This week’s PandaLabs malware report looks at three new malicious codes designed to compromise the security of computers: two worms and a Trojan.
Gronev.A is a worm with a taste for music. On infecting a computer, it opens Windows Media Player and plays a song called “Lagu’. It also opens an MS-DOS window with the word “Vergon,’, when CMD console is executed. While showing this window, Gronev.A creates a new user account on the system, which cannot be accessed by the legitimate user.
It also creates several folders on the system called Backup, Doc, Secret and tools, and copies itself to them. In order to spread, this worm also copies itself to every system drive.
Finally, Gronev.A performs other malicious actions, such as closing Internet Explorer or modifying the Windows Registry to ensure it is run whenever the computer is started up.

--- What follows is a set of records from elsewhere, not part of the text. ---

$ cat config.mk
export PLATFORM = sky130hd
export DESIGN_NAME = bit_serial_adder_ctrl
export DESIGN_NICKNAME = d
export VERILOG_FILES = /design/src/rtl/bit_serial_adder_ctrl.sv
export SDC_FILE = /design/constraint.sdc
export NUM_CORES = 1
export LEC_CHECK = 0
export ABC_AREA = 1
export CORE_MARGIN = 3
export CORE_UTILIZATION = 47
export CTS_CLUSTER_DIAMETER = 80
export DETAILED_ROUTE_END_ITERATION = 10
export GPL_TIMING_DRIVEN = 0
export PLACE_DENSITY_LB_ADDON = 0.15
export REMOVE_ABC_BUFFERS = 1
export SLEW_MARGIN = 20
export SYNTH_ARGS = -nofsm -noshare
export SYNTH_HDL_FRONTEND = slang
export SYNTH_SLANG_ARGS = --single-unit
export TNS_END_PERCENT = 50
$ cat constraint.sdc
create_clock -name clk -period 1.24 [get_ports clk]
set_input_delay 0.248 -clock clk [delete_from_list [all_inputs] [get_ports clk]]
set_output_delay 0.248 -clock clk [all_outputs]
set_load 0.03 [all_outputs]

Antihost.A spreads by copying itself to all the physical drives connected to the computer. If it copies itself to a USB memory stick, the worm will infect every computer that the device is connected to.
If no DVD or CD is inserted in the drive when it infects the computer, Windows shows a message asking user to insert it.

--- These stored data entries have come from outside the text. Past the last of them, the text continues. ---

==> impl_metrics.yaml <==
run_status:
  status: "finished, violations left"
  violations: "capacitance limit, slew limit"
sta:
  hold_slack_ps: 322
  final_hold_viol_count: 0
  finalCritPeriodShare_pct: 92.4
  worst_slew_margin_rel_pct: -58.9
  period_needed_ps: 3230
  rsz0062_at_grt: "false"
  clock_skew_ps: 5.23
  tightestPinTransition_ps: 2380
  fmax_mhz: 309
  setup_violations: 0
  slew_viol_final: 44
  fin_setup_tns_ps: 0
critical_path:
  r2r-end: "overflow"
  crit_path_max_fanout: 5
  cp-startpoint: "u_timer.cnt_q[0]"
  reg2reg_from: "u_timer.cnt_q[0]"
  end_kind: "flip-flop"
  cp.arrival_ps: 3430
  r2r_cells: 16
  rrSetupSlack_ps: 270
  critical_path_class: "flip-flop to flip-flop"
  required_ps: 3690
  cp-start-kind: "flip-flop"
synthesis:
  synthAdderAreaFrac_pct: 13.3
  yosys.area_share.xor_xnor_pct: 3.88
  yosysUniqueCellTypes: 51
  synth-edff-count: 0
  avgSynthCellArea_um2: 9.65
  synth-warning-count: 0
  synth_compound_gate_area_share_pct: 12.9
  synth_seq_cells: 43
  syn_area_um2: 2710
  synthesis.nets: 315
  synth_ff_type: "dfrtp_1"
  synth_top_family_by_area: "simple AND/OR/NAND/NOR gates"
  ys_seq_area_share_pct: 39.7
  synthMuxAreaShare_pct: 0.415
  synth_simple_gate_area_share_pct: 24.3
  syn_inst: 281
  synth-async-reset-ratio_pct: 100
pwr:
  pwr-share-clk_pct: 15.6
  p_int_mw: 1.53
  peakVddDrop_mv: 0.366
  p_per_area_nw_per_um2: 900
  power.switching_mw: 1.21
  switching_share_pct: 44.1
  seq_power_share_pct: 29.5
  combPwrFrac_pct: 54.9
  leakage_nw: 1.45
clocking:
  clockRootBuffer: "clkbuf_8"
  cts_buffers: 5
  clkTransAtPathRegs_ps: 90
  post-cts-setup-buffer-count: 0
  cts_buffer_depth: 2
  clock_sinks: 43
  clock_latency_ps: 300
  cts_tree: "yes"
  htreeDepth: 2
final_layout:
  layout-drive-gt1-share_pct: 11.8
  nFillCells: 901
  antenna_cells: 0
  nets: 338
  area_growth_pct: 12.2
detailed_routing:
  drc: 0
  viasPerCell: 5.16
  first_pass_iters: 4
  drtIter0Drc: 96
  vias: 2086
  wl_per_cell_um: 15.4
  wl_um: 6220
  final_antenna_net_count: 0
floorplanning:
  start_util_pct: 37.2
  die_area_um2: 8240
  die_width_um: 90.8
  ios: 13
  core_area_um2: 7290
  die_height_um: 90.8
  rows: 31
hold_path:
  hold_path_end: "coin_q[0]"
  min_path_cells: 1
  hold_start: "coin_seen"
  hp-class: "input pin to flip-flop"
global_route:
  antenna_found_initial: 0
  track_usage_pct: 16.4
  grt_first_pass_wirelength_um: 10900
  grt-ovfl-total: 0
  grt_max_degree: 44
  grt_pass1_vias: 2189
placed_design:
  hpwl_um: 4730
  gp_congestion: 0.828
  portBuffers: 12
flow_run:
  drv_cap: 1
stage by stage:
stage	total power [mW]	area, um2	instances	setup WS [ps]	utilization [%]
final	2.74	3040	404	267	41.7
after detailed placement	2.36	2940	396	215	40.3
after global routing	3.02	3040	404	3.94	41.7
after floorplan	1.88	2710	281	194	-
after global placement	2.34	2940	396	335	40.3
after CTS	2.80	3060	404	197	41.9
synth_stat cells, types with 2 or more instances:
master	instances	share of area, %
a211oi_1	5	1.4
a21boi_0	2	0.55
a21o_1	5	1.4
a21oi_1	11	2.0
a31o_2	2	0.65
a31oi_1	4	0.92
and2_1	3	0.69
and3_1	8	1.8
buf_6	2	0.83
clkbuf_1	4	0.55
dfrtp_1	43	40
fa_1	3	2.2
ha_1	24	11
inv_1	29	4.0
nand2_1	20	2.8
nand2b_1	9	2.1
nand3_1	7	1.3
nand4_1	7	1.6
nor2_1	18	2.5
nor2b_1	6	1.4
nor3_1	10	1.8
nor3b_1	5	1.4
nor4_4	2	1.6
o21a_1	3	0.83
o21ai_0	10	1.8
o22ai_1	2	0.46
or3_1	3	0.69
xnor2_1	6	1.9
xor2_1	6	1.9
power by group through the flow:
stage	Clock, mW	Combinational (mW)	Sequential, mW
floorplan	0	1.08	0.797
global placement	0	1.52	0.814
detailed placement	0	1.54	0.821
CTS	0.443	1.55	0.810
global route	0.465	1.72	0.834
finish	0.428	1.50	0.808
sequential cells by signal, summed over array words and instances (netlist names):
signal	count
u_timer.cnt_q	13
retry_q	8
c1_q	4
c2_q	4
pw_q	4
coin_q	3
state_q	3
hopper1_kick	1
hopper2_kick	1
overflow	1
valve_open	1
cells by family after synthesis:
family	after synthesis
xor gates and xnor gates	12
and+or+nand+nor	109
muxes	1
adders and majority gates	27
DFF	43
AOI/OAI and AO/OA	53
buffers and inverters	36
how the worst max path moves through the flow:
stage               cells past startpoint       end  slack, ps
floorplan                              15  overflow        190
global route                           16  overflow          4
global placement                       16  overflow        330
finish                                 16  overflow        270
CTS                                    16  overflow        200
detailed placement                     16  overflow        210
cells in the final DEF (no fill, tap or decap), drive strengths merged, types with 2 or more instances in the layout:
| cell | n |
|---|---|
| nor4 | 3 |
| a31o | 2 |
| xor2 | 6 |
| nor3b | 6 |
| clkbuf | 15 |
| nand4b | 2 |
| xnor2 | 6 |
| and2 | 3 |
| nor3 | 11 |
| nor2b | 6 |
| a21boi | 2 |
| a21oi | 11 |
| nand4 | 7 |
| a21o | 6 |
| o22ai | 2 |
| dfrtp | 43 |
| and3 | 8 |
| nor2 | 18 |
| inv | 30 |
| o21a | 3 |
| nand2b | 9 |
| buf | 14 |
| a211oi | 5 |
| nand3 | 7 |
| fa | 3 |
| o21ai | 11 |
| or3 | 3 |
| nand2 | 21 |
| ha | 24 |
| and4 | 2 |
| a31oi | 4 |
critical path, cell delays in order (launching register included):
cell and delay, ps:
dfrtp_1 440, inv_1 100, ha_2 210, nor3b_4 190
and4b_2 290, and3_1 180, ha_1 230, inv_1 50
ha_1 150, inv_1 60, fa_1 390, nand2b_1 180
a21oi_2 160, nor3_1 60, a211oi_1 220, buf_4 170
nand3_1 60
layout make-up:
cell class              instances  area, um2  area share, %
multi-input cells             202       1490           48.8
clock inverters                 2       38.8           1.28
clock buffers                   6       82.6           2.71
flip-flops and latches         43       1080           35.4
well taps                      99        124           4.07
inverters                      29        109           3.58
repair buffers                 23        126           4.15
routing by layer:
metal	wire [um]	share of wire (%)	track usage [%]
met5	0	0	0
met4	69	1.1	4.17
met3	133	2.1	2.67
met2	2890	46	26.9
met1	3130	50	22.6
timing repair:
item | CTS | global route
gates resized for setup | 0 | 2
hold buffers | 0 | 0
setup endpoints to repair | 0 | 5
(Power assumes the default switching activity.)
[src/rtl/inst_decode_pipe_if.sv]
// Shared RV32I decode types plus the fetch-side/execute-side handshake bundle of inst_decode_pipe.
package inst_decode_pipe_pkg;

  typedef enum logic [6:0] {
    OPC_LOAD     = 7'h03,
    OPC_MISC_MEM = 7'h0F,
    OPC_OP_IMM   = 7'h13,
    OPC_AUIPC    = 7'h17,
    OPC_STORE    = 7'h23,
    OPC_OP       = 7'h33,
    OPC_LUI      = 7'h37,
    OPC_BRANCH   = 7'h63,
    OPC_JALR     = 7'h67,
    OPC_JAL      = 7'h6F,
    OPC_SYSTEM   = 7'h73
  } tOpcodeEnum;

  typedef struct packed {
    logic [6:0]  opcode;
    logic [31:0] curPc;
    logic [4:0]  rs1Addr;
    logic [4:0]  rs2Addr;
    logic [4:0]  rdAddr;
    logic [2:0]  funct3;
    logic [6:0]  funct7;
    logic [31:0] imm;
  } tDecodedInst;

endpackage

interface inst_decode_pipe_if;
  import inst_decode_pipe_pkg::*;

  logic        iValid;
  logic        oReady;
  logic [31:0] iInst;
  logic [31:0] iCurPc;
  logic        iFlush;
  logic        oValid;
  logic        iReady;
  tDecodedInst oDecoded;
  logic        oIllegal;

  modport slave (
    input  iValid, iInst, iCurPc, iFlush, iReady,
    output oReady, oValid, oDecoded, oIllegal
  );

  modport master (
    output iValid, iInst, iCurPc, iFlush, iReady,
    input  oReady, oValid, oDecoded, oIllegal
  );

endinterface
==> src/rtl/oled_ctrl.sv <==
// SSD1306 sequencer: power-up wait, init LUT, optional RAM clear, then
// display arbitration of the shared I2C writer. OLED_CLEAR_EN enables CLEAR.
module oled_ctrl #(
    parameter int unsigned PWR_DLY  = 5000000,
    parameter logic [7:0]  CLR_FILL = 8'h00,
    parameter int unsigned COLS     = 128,
    parameter int unsigned PAGES    = 8
) (
    input  logic        clk_50m,
    input  logic        rst,
    output logic        o_init_req,
    input  logic [23:0] i_init_data,
    input  logic        i_init_done,
    input  logic        i_disp_req,
    input  logic [23:0] i_disp_data,
    output logic        o_disp_ack,
    input  logic        i_reinit,
    output logic        o_wr_req,
    output logic [23:0] o_wr_data,
    input  logic        i_wr_done,
    output logic        o_ready
);

    localparam int DLY_W = (PWR_DLY > 0) ? $clog2(PWR_DLY + 1) : 1;
    localparam logic [DLY_W-1:0] DLY_LAST =
        DLY_W'((PWR_DLY > 0) ? PWR_DLY - 1 : 0);

    typedef enum logic [1:0] {
        PWR,
        INIT,
        CLEAR,
        RUN
    } state_t;

    state_t           state;
    state_t           state_nx;
    logic [DLY_W-1:0] dly_cnt;
    logic             reinit_q;
    logic             reinit_pend;

    // A pulse arriving while already in RUN acts without waiting a cycle.
    assign reinit_pend = reinit_q | i_reinit;

`ifdef OLED_CLEAR_EN
    localparam logic [7:0] STEP_LAST = 8'(COLS + 2);
    localparam logic [2:0] PAGE_LAST = 3'(PAGES - 1);

    logic [7:0]  step;
    logic [2:0]  page;
    logic        clr_wrap;
    logic        clr_end;
    logic [23:0] clr_data;

    assign clr_wrap = (step == STEP_LAST);
    assign clr_end  = clr_wrap && (page == PAGE_LAST);

    always_ff @(posedge clk_50m or posedge rst) begin
        if (rst) begin
            step <= '0;
            page <= '0;
        end else if (state_nx == INIT) begin
            step <= '0;
            page <= '0;
        end else if (state == CLEAR && i_wr_done && !clr_end) begin
            if (clr_wrap) begin
                step <= '0;
                page <= page + 3'd1;
            end else begin
                step <= step + 8'd1;
            end
        end
    end

    // Page header: page address, column low nibble, column high nibble.
    always_comb begin
        clr_data = {16'h7840, CLR_FILL};
        if (step == 8'd0)
            clr_data = {16'h7800, 5'b10110, page};
        else if (step == 8'd1)
            clr_data = 24'h780000;
        else if (step == 8'd2)
            clr_data = 24'h780010;
    end
`endif

    always_ff @(posedge clk_50m or posedge rst) begin
        if (rst) begin
            state    <= PWR;
            dly_cnt  <= '0;
            reinit_q <= 1'b0;
        end else begin
            state <= state_nx;
            if (state == PWR && state_nx == PWR)
                dly_cnt <= dly_cnt + 1'b1;
            if (state == RUN && state_nx == INIT)
                reinit_q <= 1'b0;
            else if (state != PWR && i_reinit)
                reinit_q <= 1'b1;
        end
    end

    always_comb begin
        state_nx   = state;
        o_init_req = 1'b0;
        o_wr_req   = 1'b0;
        o_wr_data  = '0;
        o_disp_ack = 1'b0;
        o_ready    = 1'b0;
        unique case (state)
            PWR: begin
                if (PWR_DLY == 0 || dly_cnt == DLY_LAST)
                    state_nx = INIT;
            end
            INIT: begin
                o_init_req = 1'b1;
                o_wr_req   = 1'b1;
                o_wr_data  = i_init_data;
`ifdef OLED_CLEAR_EN
                if (i_init_done)
                    state_nx = CLEAR;
`else
                if (i_init_done)
                    state_nx = RUN;
`endif
            end
`ifdef OLED_CLEAR_EN
            CLEAR: begin
                o_wr_req  = 1'b1;
                o_wr_data = clr_data;
                if (i_wr_done && clr_end)
                    state_nx = RUN;
            end
`endif
            RUN: begin
                o_ready    = 1'b1;
                o_wr_req   = i_disp_req;
                o_wr_data  = i_disp_data;
                o_disp_ack = i_wr_done & i_disp_req;
                // An in-flight display write finishes before re-init.
                if (reinit_pend && (!i_disp_req || i_wr_done))
                    state_nx = INIT;
            end
            default: state_nx = PWR;
        endcase
    end

endmodule
File: config.mk
export PLATFORM = sky130hd
export DESIGN_NAME = ps2_dir_sequencer
export DESIGN_NICKNAME = d
export VERILOG_FILES = /design/src/rtl/ps2_dir_sequencer.sv
export SDC_FILE = /design/constraint.sdc
export NUM_CORES = 1
export LEC_CHECK = 0
export CORE_MARGIN = 2
export CORE_UTILIZATION = 24
export CTS_BUF_LIST = sky130_fd_sc_hd__clkbuf_2
export CTS_CLUSTER_DIAMETER = 200
export CTS_CLUSTER_SIZE = 24
export DETAILED_ROUTE_END_ITERATION = 10
export GPL_ROUTABILITY_DRIVEN = 0
export HOLD_SLACK_MARGIN = 0.03
export PLACE_DENSITY = 0.49
export SLEW_MARGIN = 20
export SYNTH_ARGS = -nofsm -noshare
export SYNTH_HDL_FRONTEND = slang
export SYNTH_SLANG_ARGS = --single-unit
export TNS_END_PERCENT = 100
File: constraint.sdc
create_clock -name CLOCK_50 -period 2.7 [get_ports CLOCK_50]
set_clock_uncertainty 0.2 [all_clocks]
set_input_delay 0.54 -clock CLOCK_50 [delete_from_list [all_inputs] [get_ports CLOCK_50]]
set_output_delay 0.54 -clock CLOCK_50 [all_outputs]
set_load 0.01 [all_outputs]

Antihost.A creates several hidden files on the infected computer and creates a key in the Registry Windows to ensure it is run whenever the computer is started up.
Finally, BotVoice.A is a Trojan that uses the Windows text reader to play the following sentence over and over again: “You has been infected I repeat You has been infected and your system files has been deletes. Sorry. Have a Nice Day and bye bye”.

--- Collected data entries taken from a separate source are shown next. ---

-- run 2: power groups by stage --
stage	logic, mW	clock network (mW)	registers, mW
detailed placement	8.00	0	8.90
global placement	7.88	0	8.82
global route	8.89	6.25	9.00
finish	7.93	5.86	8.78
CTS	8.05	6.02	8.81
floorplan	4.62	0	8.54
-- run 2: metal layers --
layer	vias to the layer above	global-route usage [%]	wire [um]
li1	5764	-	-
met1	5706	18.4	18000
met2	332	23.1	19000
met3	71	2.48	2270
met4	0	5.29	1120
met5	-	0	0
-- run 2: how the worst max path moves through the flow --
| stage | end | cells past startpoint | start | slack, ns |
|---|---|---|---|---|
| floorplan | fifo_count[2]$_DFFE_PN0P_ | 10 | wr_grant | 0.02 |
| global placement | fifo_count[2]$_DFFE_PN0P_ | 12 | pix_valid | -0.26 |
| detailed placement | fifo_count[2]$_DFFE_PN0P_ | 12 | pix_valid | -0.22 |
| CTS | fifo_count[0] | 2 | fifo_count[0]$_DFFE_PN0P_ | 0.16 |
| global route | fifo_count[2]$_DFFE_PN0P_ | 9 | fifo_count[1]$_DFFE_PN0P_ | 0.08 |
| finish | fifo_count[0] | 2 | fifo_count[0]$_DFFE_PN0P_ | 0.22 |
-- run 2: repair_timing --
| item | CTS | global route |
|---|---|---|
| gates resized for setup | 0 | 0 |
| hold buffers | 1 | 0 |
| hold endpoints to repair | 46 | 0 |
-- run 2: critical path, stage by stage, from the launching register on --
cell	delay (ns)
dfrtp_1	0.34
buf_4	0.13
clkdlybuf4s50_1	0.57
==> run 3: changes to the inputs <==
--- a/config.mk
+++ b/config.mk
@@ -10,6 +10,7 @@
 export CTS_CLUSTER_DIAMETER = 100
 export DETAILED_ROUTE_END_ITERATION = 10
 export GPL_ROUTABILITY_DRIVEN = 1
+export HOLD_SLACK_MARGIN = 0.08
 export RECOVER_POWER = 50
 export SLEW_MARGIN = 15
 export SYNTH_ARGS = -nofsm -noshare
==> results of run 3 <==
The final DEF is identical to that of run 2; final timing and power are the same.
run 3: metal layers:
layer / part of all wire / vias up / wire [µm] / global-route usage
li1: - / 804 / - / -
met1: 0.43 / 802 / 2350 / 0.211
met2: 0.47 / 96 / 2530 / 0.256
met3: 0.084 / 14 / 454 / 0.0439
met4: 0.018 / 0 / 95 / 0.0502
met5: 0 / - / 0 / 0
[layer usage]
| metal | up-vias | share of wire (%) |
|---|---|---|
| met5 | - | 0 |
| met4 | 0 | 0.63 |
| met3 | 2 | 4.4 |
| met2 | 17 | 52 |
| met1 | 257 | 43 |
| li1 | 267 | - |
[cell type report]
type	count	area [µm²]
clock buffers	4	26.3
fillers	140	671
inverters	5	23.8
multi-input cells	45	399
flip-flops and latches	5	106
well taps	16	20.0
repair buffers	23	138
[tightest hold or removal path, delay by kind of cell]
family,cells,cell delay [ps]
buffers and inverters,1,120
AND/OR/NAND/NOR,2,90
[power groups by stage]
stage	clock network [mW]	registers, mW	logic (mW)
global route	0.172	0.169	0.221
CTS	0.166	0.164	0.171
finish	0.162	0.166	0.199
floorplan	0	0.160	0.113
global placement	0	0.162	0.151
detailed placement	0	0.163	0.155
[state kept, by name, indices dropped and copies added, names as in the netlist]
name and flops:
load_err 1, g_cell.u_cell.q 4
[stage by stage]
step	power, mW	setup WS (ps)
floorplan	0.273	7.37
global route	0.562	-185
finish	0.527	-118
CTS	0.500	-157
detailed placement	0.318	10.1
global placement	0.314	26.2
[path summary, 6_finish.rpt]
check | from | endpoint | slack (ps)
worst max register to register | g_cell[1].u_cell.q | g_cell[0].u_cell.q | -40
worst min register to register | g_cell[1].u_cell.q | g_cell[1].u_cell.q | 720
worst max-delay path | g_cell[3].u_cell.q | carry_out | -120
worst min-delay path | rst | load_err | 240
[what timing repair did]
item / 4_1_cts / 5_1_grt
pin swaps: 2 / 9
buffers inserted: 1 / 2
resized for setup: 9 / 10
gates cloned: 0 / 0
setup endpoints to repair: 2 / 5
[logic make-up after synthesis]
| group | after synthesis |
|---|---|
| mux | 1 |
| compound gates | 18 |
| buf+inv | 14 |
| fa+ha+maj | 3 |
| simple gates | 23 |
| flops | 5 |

While it uses this original way of informing users that they have been infected, BotVoice.A deletes all shortcuts from the desktop and from the “My Documents” folder, as well as all the files on the C drive until it finds something it cannot delete. Then, it stops eliminating files but continues to play the voice message.
It also modifies the Windows Registry in order to prevent any program from running, rendering the computer unusable.
BotVoice.A spreads like most Trojans, that is, it is downloaded by other malware or via a malicious web page, through storage devices, such as USB memory sticks, CD-ROMs or floppy disks, via email, via P2P networks, etc.